“The dove returned at sunset, carrying in its beak a green olive branch. Then Noah realized that the waters had receded from the surface of the earth”

Gn 7-8,11

Water is the largest natural resource on Earth, covering approximately 71% of the surface of its crust. Of this total, only 2.5% is fresh, while the rest is salt water. Surface water (lakes, reservoirs, rivers and wetlands) account for only 0.3% of the fresh water on the planet. Between 68% and 75% of the water in the world accumulates in glaciers. Stored fresh groundwater accounts for 96% of unfrozen freshwater. In Latin America, according to the Latin American Water Tribunal (TLA, 2004), 33% of the world’s renewable water resources were found in this region, which makes Latin America the continent with the highest availability globally.

Market economy, extractivism, and death

At present it is the proposal of the development and commercial model, based on the market, that makes water a commodity. Extractive companies, in all their modalities, are the main causes of the destruction of the planet, in vital liquid and biodiversity. At the same time, they generate conflict in the populations, resulting in criminalization and murders of the defenders of the territories[1]. The hydroelectric plants with the reservoirs produce displacement of the population and dispossession of their heritage.

Water crisis, climatic migration

The causes that affect the quality of life of the population in our towns make families seek out decent places to live and coexist in tranquility. Families are forced to migrate for social and environmental reasons. Migration in our towns is increasing symmetrically with the increase in the causes that generate injustice, such as impunity, the cost of the basic food basket, unemployment, and the violence of organized and institutional crime. The same is true with regard to environmental injustice, caused by extractive companies, monocultures, and the lack of treatment of toxic chemicals that end up polluting and making water scarce in the territories, forcing families to migrate from the country or to be displaced internally.[2]

In 2007, the “United Nations Framework Convention on Climate Change” defined the term “environmental migrant,” identifying  climate change and water stress among the causes of forced migration.[3]

Working Group 1 of the Intergovernmental Panel on Climate Change (IPCC), with the August 2021 report, presented the sixth report, where it continues to state that global warming (1.1°C) is due to the greenhouse effect (GHE), which comes from human activities.[4]

This climate crisis was added to the situation of the global public health crisis, generated by the COVID-19 pandemic, which revealed the different situations of social and environmental injustices already present. This situation of global crisis has repercussions on the violation of the human rights of the vulnerable majorities.

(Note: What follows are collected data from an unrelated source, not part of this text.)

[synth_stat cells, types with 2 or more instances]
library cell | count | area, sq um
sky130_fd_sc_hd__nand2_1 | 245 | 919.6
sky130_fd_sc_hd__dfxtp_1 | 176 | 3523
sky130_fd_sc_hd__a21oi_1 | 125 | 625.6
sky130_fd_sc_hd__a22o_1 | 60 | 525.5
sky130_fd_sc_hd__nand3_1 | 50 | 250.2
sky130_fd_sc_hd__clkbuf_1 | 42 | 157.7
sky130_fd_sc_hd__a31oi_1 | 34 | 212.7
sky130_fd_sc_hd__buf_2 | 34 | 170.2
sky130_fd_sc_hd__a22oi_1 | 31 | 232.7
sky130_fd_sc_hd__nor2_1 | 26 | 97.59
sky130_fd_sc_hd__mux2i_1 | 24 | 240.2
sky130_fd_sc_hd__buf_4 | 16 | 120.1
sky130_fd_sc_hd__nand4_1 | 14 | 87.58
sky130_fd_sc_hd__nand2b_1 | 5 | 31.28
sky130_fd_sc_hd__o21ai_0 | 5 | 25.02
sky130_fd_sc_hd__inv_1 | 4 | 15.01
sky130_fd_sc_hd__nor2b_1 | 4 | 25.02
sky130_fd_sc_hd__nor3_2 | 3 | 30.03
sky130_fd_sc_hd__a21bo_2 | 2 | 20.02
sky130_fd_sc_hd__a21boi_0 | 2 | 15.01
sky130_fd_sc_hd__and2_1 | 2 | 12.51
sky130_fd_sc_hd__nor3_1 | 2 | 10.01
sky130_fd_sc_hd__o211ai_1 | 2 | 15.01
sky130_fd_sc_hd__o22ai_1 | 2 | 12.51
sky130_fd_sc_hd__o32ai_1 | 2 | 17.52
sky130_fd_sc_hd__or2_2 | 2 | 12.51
[src/rtl/dmul_pkg.sv]
package dmul_pkg;

    typedef enum logic {
        ST_WATCH = 1'b0,
        ST_DONE  = 1'b1
    } dmul_st_e;

    typedef struct packed {
        dmul_st_e   st;
        logic       sel;
        logic [1:0] flt;
        logic       unres;
    } dmul_diag_s;

    localparam dmul_diag_s DIAG_IDLE = '{st: ST_WATCH, sel: 1'b0, flt: 2'b00, unres: 1'b0};

endpackage

[src/rtl/dmul_copy.sv]
module dmul_copy #(
    parameter  int W  = 8,
    localparam int PW = 2 * W,
    localparam int XW = W + 1,
    localparam int RW = 2 * XW,
    localparam int BW = $clog2(RW)
) (
    input  logic [W-1:0]  a_i,
    input  logic [W-1:0]  b_i,
    input  logic          recheck_i,
    input  logic [PW-1:0] samp_i,
    input  logic          flt_en_i,
    input  logic [BW-1:0] flt_bit_i,
    input  logic          flt_val_i,
    output logic [PW-1:0] prod_o,
    output logic          bad_o
);

    logic [XW-1:0] oa;
    logic [XW-1:0] ob;
    logic [RW-1:0] raw;
    logic [RW-1:0] raw_f;
    logic [PW-1:0] rec;

    // operand encoder: normal or doubled
    always_comb begin
        if (recheck_i) begin
            oa = {a_i, 1'b0};
            ob = {b_i, 1'b0};
        end else begin
            oa = {1'b0, a_i};
            ob = {1'b0, b_i};
        end
    end

    assign raw = RW'(oa) * RW'(ob);

    // permanent-fault emulation on one raw product node
    for (genvar k = 0; k < RW; k++) begin : g_node
        assign raw_f[k] = (flt_en_i && (flt_bit_i == BW'(k))) ? flt_val_i : raw[k];
    end

    assign prod_o = raw_f[PW-1:0];
    assign rec    = raw_f[RW-1:2];
    assign bad_o  = recheck_i && (rec != samp_i);

endmodule

[src/rtl/dmul_diag.sv]
module dmul_diag
    import dmul_pkg::*;
(
    input  logic       clk,
    input  logic       rst_n,
    input  logic       mis_i,
    input  logic [1:0] bad_i,
    input  logic       clr_i,
    output logic       hold_o,
    output logic       sel_o,
    output logic [1:0] flt_o,
    output logic       unres_o
);

    dmul_diag_s dg_d;
    dmul_diag_s dg_q;
    logic       hold;

    always_comb begin
        hold = (dg_q.st == ST_WATCH) && mis_i;
        dg_d = dg_q;
        if (clr_i) begin
            dg_d = DIAG_IDLE;
        end else if (hold) begin
            dg_d.st    = ST_DONE;
            dg_d.flt   = bad_i;
            dg_d.unres = (bad_i[0] == bad_i[1]);
            dg_d.sel   = (bad_i == 2'b01);
        end
    end

    always_ff @(posedge clk or negedge rst_n) begin
        if (!rst_n) dg_q <= DIAG_IDLE;
        else        dg_q <= dg_d;
    end

    assign hold_o  = hold;
    assign sel_o   = dg_q.sel;
    assign flt_o   = dg_q.flt;
    assign unres_o = dg_q.unres;


    a_r2_no_stall_on_agree: assert property (@(posedge clk) disable iff (!rst_n)
        !mis_i |-> !hold_o);

    a_r3_single_stall: assert property (@(posedge clk) disable iff (!rst_n)
        (hold_o && !clr_i) |=> !hold_o);

    a_r7_no_rediag: assert property (@(posedge clk) disable iff (!rst_n)
        (dg_q.st == ST_DONE && !clr_i) |=> !hold_o);

    a_r8_unres_keeps_default: assert property (@(posedge clk) disable iff (!rst_n)
        unres_o |-> !sel_o);

    a_r9_clear_restores: assert property (@(posedge clk) disable iff (!rst_n)
        clr_i |=> (flt_o == 2'b00 && !unres_o && !sel_o));

    a_r7_flags_sticky: assert property (@(posedge clk) disable iff (!rst_n)
        (dg_q.st == ST_DONE && !clr_i) |=> $stable(flt_o));

endmodule

[src/rtl/dmul_vote.sv]
module dmul_vote #(
    parameter int PW = 16
) (
    input  logic          clk,
    input  logic          rst_n,
    input  logic          load_i,
    input  logic [PW-1:0] s0_i,
    input  logic [PW-1:0] s1_i,
    input  logic          sel_i,
    output logic [PW-1:0] prod_o
);

    typedef struct packed {
        logic [PW-1:0] t0;
        logic [PW-1:0] t1;
        logic [PW-1:0] t2;
    } slots_s;

    slots_s tr_d;
    slots_s tr_q;

    always_comb begin
        tr_d = tr_q;
        if (load_i) begin
            tr_d.t0 = s0_i;
            tr_d.t1 = s1_i;
            tr_d.t2 = sel_i ? s1_i : s0_i;
        end
    end

    always_ff @(posedge clk or negedge rst_n) begin
        if (!rst_n) tr_q <= '0;
        else        tr_q <= tr_d;
    end

    assign prod_o = (tr_q.t0 & tr_q.t1) | (tr_q.t0 & tr_q.t2) | (tr_q.t1 & tr_q.t2);


    a_r10_pair_wins: assert property (@(posedge clk) disable iff (!rst_n)
        (tr_q.t1 == tr_q.t2) |-> (prod_o == tr_q.t1));

endmodule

That is why the IPCC Group says about this reality that “the dynamics of the climate crisis, poverty, food insecurity, conflicts, and forced migration are increasingly interconnected and mutually reinforcing, leading to more and more people fleeing in search of safety and protection.”[5]

As we have already highlighted a little in this article, the situation of the great impoverished majorities has its causes in an established unjust system such as the market economy and extractivism, having neoliberalism (left or right) as its ideological approach. Social injustice and the water crisis are the same reality of environmental justice, since “climatic migrations are part of forced population movements.”[6]

The deterioration of the common home is increasing, and “these impacts are undermining food security or access to water and indirectly influence many people to have to leave their homes in search of better living conditions.”[7] The report of the Internal Displacement Monitoring Center (IDMC) worries us when they publish that “in 2020 a new record for internal displacement was broken, as 40.5 million new displacements were reached in 149 countries and territories.”[8] We experienced this dramatically in the Central American region with the passage of hurricanes “Eta and Iota” (2020), which still have a great human cost.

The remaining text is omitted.